The TCB stores socket information and buffers for both ends of a connection, persisting throughout the TCP session.

2.2.2 TCP Segmentation

When data exceeds the send buffer or maximum segment size, TCP splits it into multiple packets; the application typically loops over send() and recv().

2.2.3 TCP Sticky Packets and Solutions

Sticky packets occur when multiple messages are concatenated in the receive buffer. Common solutions include prefixing each packet with its length or adding a delimiter.

// Example length‑prefixed read
ssize_t count = 0;
ssize_t size = 0;
while (count < tcpHdr->length) {
    size = recv(fd, buffer, buffersize, 0);
    count += size;
}

2.3 TCP Four‑Way Handshake

Connection termination involves active and passive close, requiring four packets.
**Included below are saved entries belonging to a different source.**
### src/design/bstp_pkg.sv
// Package with the constants, states and carriers of the boundary-scan test port.
package bstp_pkg;
   localparam int BSTP_SYNC_STAGES = 2;
   localparam int BSTP_IR_WIDTH = 3;
   localparam int BSTP_ID_WIDTH = 32;
   // Instruction codes; all ones selects the bypass path as usual.
   localparam logic [BSTP_IR_WIDTH-1:0] BSTP_INSTR_IDCODE = 3'h1;
   localparam logic [BSTP_IR_WIDTH-1:0] BSTP_INSTR_BYPASS = 3'h7;
   // Fixed pattern loaded into the instruction shifter on capture.
   localparam logic [BSTP_IR_WIDTH-1:0] BSTP_IR_CAPTURE = 3'h1;
   // Identification word; the value is arbitrary, bit zero set as required.
   localparam logic [BSTP_ID_WIDTH-1:0] BSTP_ID_VALUE = 32'h0000_0001;
   localparam logic [BSTP_ID_WIDTH-1:0] BSTP_ID_ZERO = 32'h0000_0000;

   typedef enum logic [3:0] {
      BSTP_TLR = 4'hF,
      BSTP_RTI = 4'hC,
      BSTP_SEL_DR = 4'h7,
      BSTP_CAP_DR = 4'h6,
      BSTP_SH_DR = 4'h2,
      BSTP_EX1_DR = 4'h1,
      BSTP_PAU_DR = 4'h3,
      BSTP_EX2_DR = 4'h0,
      BSTP_UPD_DR = 4'h5,
      BSTP_SEL_IR = 4'h4,
      BSTP_CAP_IR = 4'hE,
      BSTP_SH_IR = 4'hA,
      BSTP_EX1_IR = 4'h9,
      BSTP_PAU_IR = 4'hB,
      BSTP_EX2_IR = 4'h8,
      BSTP_UPD_IR = 4'hD
   } bstp_state_e;

   // Levels of the four test port inputs after the pull-ups are applied.
   typedef struct packed {
      logic reset;
      logic clock;
      logic mode;
      logic data;
   } bstp_pins_s;
endpackage : bstp_pkg

### src/design/bstp_test_port.sv
// Boundary-scan test access port sampled on the core clock.
`timescale 1ns/1ps
`default_nettype none

// Functional notes
// - Test reset forces the port controller to reset with no test clock edge.
// - Rising test reset enters identification mode with the identification path selected.
// - Test reset low restores normal operation; controller holds it low outside testing.
// - Mode select sampled on each test clock rise steers the sixteen states.
// - Serial input bits are captured on the test clock rising edge.
// - Serial output bits change on the test clock falling edge.
// - Undriven test reset, mode select and serial input read as high.
module bstp_test_port
   import bstp_pkg::*;
(
   input wire logic core_clk,
   input wire logic rstn,
   input wire logic test_port_reset,
   input wire logic test_port_reset_drive,
   input wire logic test_clock_in,
   input wire logic test_mode_select_in,
   input wire logic test_mode_select_drive,
   input wire logic test_serial_in,
   input wire logic test_serial_in_drive,
   output logic test_serial_out,
   output logic test_serial_out_oe,
   output logic test_mode_active,
   output logic id_path_selected,
   output bstp_state_e tap_state
);

   ////////////////////////////////////////////////////////////////////////////
   // Pull-ups and synchronisers.

   bstp_pins_s pin_level;
   bstp_pins_s sync_first;
   bstp_pins_s sync_second;
   bstp_pins_s sync_prev;
   logic tck_rise;
   logic tck_fall;
   logic port_hold;
   logic reset_rise;

   // A pin that nobody drives reads high, as its pull-up would make it.
   always_comb
   begin
      pin_level.reset = test_port_reset_drive ? test_port_reset : 1'b1;
      pin_level.mode = test_mode_select_drive ? test_mode_select_in : 1'b1;
      pin_level.data = test_serial_in_drive ? test_serial_in : 1'b1;
      pin_level.clock = test_clock_in;
   end

   // Two flip-flops settle each pin; the third stage only feeds the edge detectors.
   // Clearing all stages to low keeps a false test clock edge from following core reset.
   always_ff @(posedge core_clk)
   begin
      if (!rstn)
      begin
         sync_first <= '0;
         sync_second <= '0;
         sync_prev <= '0;
      end
      else
      begin
         sync_first <= pin_level;
         sync_second <= sync_first;
         sync_prev <= sync_second;
      end
   end

   assign tck_rise = sync_second.clock & ~sync_prev.clock;
   assign tck_fall = ~sync_second.clock & sync_prev.clock;
   // The port is held while the test reset is low, independent of the test clock.
   assign port_hold = ~rstn | ~sync_second.reset;
   // A rising test reset is what enters identification mode.
   assign reset_rise = sync_second.reset & ~sync_prev.reset;

   ////////////////////////////////////////////////////////////////////////////
   // Port controller state machine.

   // Transitions follow the test clock rise as seen on the core clock, so the
   // controller trails the pin by two to three core clocks.
   bstp_state_e next_state;

   always_comb
   begin
      next_state = tap_state;
      unique case (tap_state)
         BSTP_TLR: next_state = sync_second.mode ? BSTP_TLR : BSTP_RTI;
         BSTP_RTI: next_state = sync_second.mode ? BSTP_SEL_DR : BSTP_RTI;
         BSTP_SEL_DR: next_state = sync_second.mode ? BSTP_SEL_IR : BSTP_CAP_DR;
         BSTP_CAP_DR: next_state = sync_second.mode ? BSTP_EX1_DR : BSTP_SH_DR;
         BSTP_SH_DR: next_state = sync_second.mode ? BSTP_EX1_DR : BSTP_SH_DR;
         BSTP_EX1_DR: next_state = sync_second.mode ? BSTP_UPD_DR : BSTP_PAU_DR;
         BSTP_PAU_DR: next_state = sync_second.mode ? BSTP_EX2_DR : BSTP_PAU_DR;
         BSTP_EX2_DR: next_state = sync_second.mode ? BSTP_UPD_DR : BSTP_SH_DR;
         BSTP_UPD_DR: next_state = sync_second.mode ? BSTP_SEL_DR : BSTP_RTI;
         BSTP_SEL_IR: next_state = sync_second.mode ? BSTP_TLR : BSTP_CAP_IR;
         BSTP_CAP_IR: next_state = sync_second.mode ? BSTP_EX1_IR : BSTP_SH_IR;
         BSTP_SH_IR: next_state = sync_second.mode ? BSTP_EX1_IR : BSTP_SH_IR;
         BSTP_EX1_IR: next_state = sync_second.mode ? BSTP_UPD_IR : BSTP_PAU_IR;
         BSTP_PAU_IR: next_state = sync_second.mode ? BSTP_EX2_IR : BSTP_PAU_IR;
         BSTP_EX2_IR: next_state = sync_second.mode ? BSTP_UPD_IR : BSTP_SH_IR;
         BSTP_UPD_IR: next_state = sync_second.mode ? BSTP_SEL_DR : BSTP_RTI;
      endcase
   end

   // Holding the port wins over any test clock edge in the same core cycle.
   always_ff @(posedge core_clk)
   begin
      if (port_hold)
         tap_state <= BSTP_TLR;
      else if (tck_rise)
         tap_state <= next_state;
   end

   ////////////////////////////////////////////////////////////////////////////
   // Instruction path.

   logic [BSTP_IR_WIDTH-1:0] instr;
   logic [BSTP_IR_WIDTH-1:0] instr_shift;

   always_ff @(posedge core_clk)
   begin
      if (port_hold)
         instr_shift <= BSTP_IR_CAPTURE;
      else if (tck_rise && tap_state == BSTP_CAP_IR)
         instr_shift <= BSTP_IR_CAPTURE;
      else if (tck_rise && tap_state == BSTP_SH_IR)
         instr_shift <= {sync_second.data, instr_shift[BSTP_IR_WIDTH-1:1]};
   end

   // Any code other than identification selects the one-bit bypass path.
   always_ff @(posedge core_clk)
   begin
      if (port_hold)
         instr <= BSTP_INSTR_IDCODE;
      else if (tck_rise && tap_state == BSTP_TLR)
         instr <= BSTP_INSTR_IDCODE;
      else if (tck_rise && tap_state == BSTP_UPD_IR)
         instr <= instr_shift;
   end

   ////////////////////////////////////////////////////////////////////////////
   // Data paths: identification word and bypass bit.

   // The identification word loads on capture and leaves low bit first.
   // The shifter is cleared while the port is held.
   logic [BSTP_ID_WIDTH-1:0] id_shift;
   logic bypass_bit;
   logic id_sel;

   assign id_sel = (instr == BSTP_INSTR_IDCODE);

   always_ff @(posedge core_clk)
   begin
      if (port_hold)
      begin
         id_shift <= BSTP_ID_ZERO;
         bypass_bit <= 1'b0;
      end
      else if (tck_rise && tap_state == BSTP_CAP_DR)
      begin
         id_shift <= BSTP_ID_VALUE;
         bypass_bit <= 1'b0;
      end
      else if (tck_rise && tap_state == BSTP_SH_DR)
      begin
         if (id_sel)
            id_shift <= {sync_second.data, id_shift[BSTP_ID_WIDTH-1:1]};
         else
            bypass_bit <= sync_second.data;
      end
   end

   ////////////////////////////////////////////////////////////////////////////
   // Serial output, driven on the falling test clock edge.
   // Changing only after a falling edge leaves the bit settled for the next rising edge.
   // The bit keeps its last value while the enable is low, unless the port is held, which clears it to low.

   always_ff @(posedge core_clk)
   begin
      if (port_hold)
      begin
         test_serial_out <= 1'b0;
         test_serial_out_oe <= 1'b0;
      end
      else if (tck_fall)
      begin
         test_serial_out_oe <= (tap_state == BSTP_SH_DR) || (tap_state == BSTP_SH_IR);
         if (tap_state == BSTP_SH_IR)
            test_serial_out <= instr_shift[0];
         else if (tap_state == BSTP_SH_DR)
            test_serial_out <= id_sel ? id_shift[0] : bypass_bit;
      end
   end

   ////////////////////////////////////////////////////////////////////////////
   // Mode flags seen by the rest of the device.
   // Test mode lasts until the test reset goes low, which returns normal operation.

   always_ff @(posedge core_clk)
   begin
      if (port_hold)
         test_mode_active <= 1'b0;
      else if (reset_rise)
         test_mode_active <= 1'b1;
   end

   always_ff @(posedge core_clk)
   begin
      if (port_hold)
         id_path_selected <= 1'b0;
      else
         id_path_selected <= id_sel;
   end

endmodule : bstp_test_port
`default_nettype wire

### config.mk
export PLATFORM = sky130hd
export DESIGN_NAME = bstp_test_port
export DESIGN_NICKNAME = d
export VERILOG_FILES = /design/src/design/bstp_pkg.sv /design/src/design/bstp_test_port.sv
export SDC_FILE = /design/constraint.sdc
export NUM_CORES = 1
export LEC_CHECK = 0
export BUFFER_PORTS_ARGS = -buffer_cell sky130_fd_sc_hd__buf_2
export CAP_MARGIN = 25
export CORE_AREA = 2 2 52 91
export CTS_BUF_LIST = sky130_fd_sc_hd__clkbuf_4 sky130_fd_sc_hd__clkbuf_8 sky130_fd_sc_hd__clkbuf_16
export DETAILED_ROUTE_END_ITERATION = 12
export DIE_AREA = 0 0 54 93
export PLACE_DENSITY = 0.85
export SLEW_MARGIN = 10
export SYNTH_ARGS = -nofsm -noshare
export SYNTH_HDL_FRONTEND = slang
export SYNTH_SLANG_ARGS = --single-unit
### constraint.sdc
create_clock -name core_clk -period 2.05 [get_ports core_clk]
set_input_delay 0.205 -clock core_clk [delete_from_list [all_inputs] [get_ports core_clk]]
set_output_delay 0.205 -clock core_clk [all_outputs]
set_load 0.02 [all_outputs]
==> flow_summary.toml <==
[global_route]
track_usage_pct = 23.5
antenna_found_initial = 0
grt_max_degree = 26
grt_pass1_vias = 1908
grt_overflow = 0
grt_pass1_wl_um = 8750

[logic_synthesis]
synthCells = 268
synth_fp_nets = 277
synth-seq-cells = 57
synth_edf_count = 0
async_flop_share_pct = 0
ys_types = 39
ys_seq_area_share_pct = 48.1
yosysMostFrequentCell = "dfxtp_1"
synth_commonest_cells = "dfxtp_1, nand2_1, o21ai_0, a31oi_1, nor4b_1"
synth_area_leaders = "dfxtp_1, nand2_1, nor4b_1"
synth_top_area_cell = "dfxtp_1"
synth-main-ff-cell = "dfxtp_1"
ys_warn_count = 0
avgSynthCellArea_um2 = 8.85
synth_area_um2 = 2370
synth_top_area_share_pct = 48.1

[sta]
fin_ws_ps = 349
setup_viol = 0
whs_ps = 54.8
maxSlewViolCount = 0
slew_headroom_pct = 61.2
worst_slew_pin_slew_ps = 578
grt_setup_unrepaired = "false"
fin_crit_ps = 1700
fmax_mhz = 588
finalCritPeriodShare_pct = 83.0
final-hold-violation-count = 0
tns_ps = 0
fin_worst_skew_ps = 7.07

[finish]
layout-drive-gt1-share_pct = 18.0
postLayoutCellArea_um2 = 2730
insertedDiodeCount = 0
syn_to_final_growth_pct = 15.3
nets = 293
filler_cell_count = 360
post-route-util_pct = 63.2
stdcell_count = 340

[floorplanning]
die-area_um2 = 5020
row_count = 32
initial_utilization_pct = 54.8
core_um2 = 4320
ios = 17
die_w_um = 54
die_y_um = 93

[place]
place_congestion = 0.881
place_ws_ps = 386
dp_hpwl_um = 3160
dp_cells = 324
place_area_um2 = 2480
io_buffer_count = 16

[status]
outcome = "finished clean"

[worst_setup_path]
r2r_setup_slack_ps = 350
r2r-start = "tap_state[0]"
r2r-end = "id_shift[27]"
max_stage_delay_ps = 520
critical_path_peak_fanout = 14
worstSetupPathType = "register to register"
required_ps = 2250
cp_slowest_cell = "or3_1"
path_delay_family = "simple AND/OR/NAND/NOR gates"
cp_cell_sequence = "nand2b_1, or3_1, nor2_4, o22ai_1"
cp-start-kind = "register"
worstRegToRegCells = 4
worstPathArrival_ps = 1900
cp_num_buf_inv = 0
crit_path_end_kind = "register"

[clocking]
path_clk_slew_ps = 70
post_cts_buffers = 0
clk_path_buf_depth = 2
clock-sinks = 57
htree_levels = 3
cts_hold_buf = 0
cts-root-buf = "clkbuf_8"
post_cts_resized = 0
clk_latency_ps = 340
cts_made_buffers = 9
cts_tree = "built"

[power]
power_density_nw_per_um2 = 907
ir_worst_vdd_v = 0.000837
finalPower_mw = 2.48
leakage_nw = 0.970

[drt]
routed_via_density = 5.86
dr.first_iter.drc_count = 52
drtPass1Iterations = 4
drc = 0
wl_um = 5120
vias = 1992
post_drt_wl_per_cell_um = 15.1
antenna_left = 0

[min_path]
holdPathStages = 2
min_to = "sync_first[3]"
hold_path.class = "input pin to register"
min-delay-start = "test_port_reset_drive"

[flow_run]
cap_violations = 0
-- cells by family (layout without fill, tap and decap cells) --
family	Yosys count	in the layout	share of synthesized area [%]
simple gates	105	105	25.5
compound gates	71	71	17.5
flops	57	57	48.1
buf+inv	29	50	6.28
mux	6	6	2.59
-- cell type report --
cell class / instances / area (um^2) / area share (%)
clock buffers: 9 / 124 / 4.53
clock inverters: 7 / 125 / 4.58
inverters: 6 / 22.5 / 0.824
multi-input cells: 182 / 1090 / 39.7
flip-flops and latches: 57 / 1140 / 41.8
well taps: 51 / 63.8 / 2.34
repair buffers: 28 / 170 / 6.23
-- worst register-to-register path: cells and delay by family (launching register included) --
family	cells	cell delay [ps]
AND/OR/NAND/NOR	3	1040
flip-flops	1	370
AO/OA/AOI/OAI	1	150
-- where the power goes --
group | leakage, nW | switching, mW | internal (mW)
Clock | 0.125 | 0.480 | 0.821
Sequential | 0.462 | 0.00647 | 1.12
Combinational | 0.383 | 0.0320 | 0.0204
-- worst max path at each step --
stage / from / to / slack, ps / depth (start not counted)
3_5_place_dp: tap_state[0] / id_shift[2] / 390 / 5
5_1_grt: tap_state[3] / instr_shift[0] / 150 / 4
3_3_place_gp: tap_state[0] / id_shift[1] / 410 / 5
4_1_cts: tap_state[0] / id_shift[27] / 330 / 4
2_1_floorplan: tap_state[0] / id_shift[12] / 300 / 7
6_report: tap_state[0] / id_shift[27] / 350 / 4
-- metal layers --
layer,vias to the layer above,track usage (%),share of wire [%]
li1,990,-,-
met1,946,27.1,39
met2,50,39.7,56
met3,6,5.43,3.5
met4,0,10.6,1.5
met5,-,0,0
-- flip-flops by register name, summed over array words and instances (netlist names) --
name / cells
test_mode_active: 1
bypass_bit: 1
instr: 3
id_path_selected: 1
sync_first: 4
sync_prev: 2
instr_shift: 3
sync_second: 4
tap_state: 4
test_serial_out_oe: 1
id_shift: 32
test_serial_out: 1
-- cell usage in the layout (no fill, tap or decap), drive strengths merged --
| cell type | count |
|---|---|
| dfxtp | 57 |
| nand2 | 42 |
| buf | 28 |
| o21ai | 26 |
| a31oi | 19 |
| nor4b | 17 |
| o22ai | 14 |
| nor2 | 12 |
| clkbuf | 9 |
| inv | 9 |
| and2 | 6 |
| nand2b | 6 |
| mux2i | 5 |
| nor2b | 5 |
| nor3 | 5 |
| a21oi | 5 |
| nor3b | 4 |
| a21boi | 3 |
| bufinv | 3 |
| nor4 | 2 |
| or3b | 1 |
| or3 | 1 |
| a211oi | 1 |
| nand4b | 1 |
| nand3b | 1 |
| mux2 | 1 |
| o31ai | 1 |
| a21o | 1 |
| or4b | 1 |
| nand3 | 1 |
| a32oi | 1 |
| clkinv | 1 |
Power figures use the tool's default switching activity.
The close() call initiates the FIN handshake; the TCB is released only after the four‑way handshake completes.

Typical questions address detection of cable disconnection, client crashes, distinguishing network congestion from host failure, handling many CLOSING states, and the purpose of the TIME_WAIT state to avoid lost LAST_ACK retransmissions.

Summary

Master the three‑way handshake, four‑way termination, state diagram, SYN/ACK packets, API internals, half‑ and full‑connection queues, segmentation, and sticky‑packet handling to build robust TCP applications.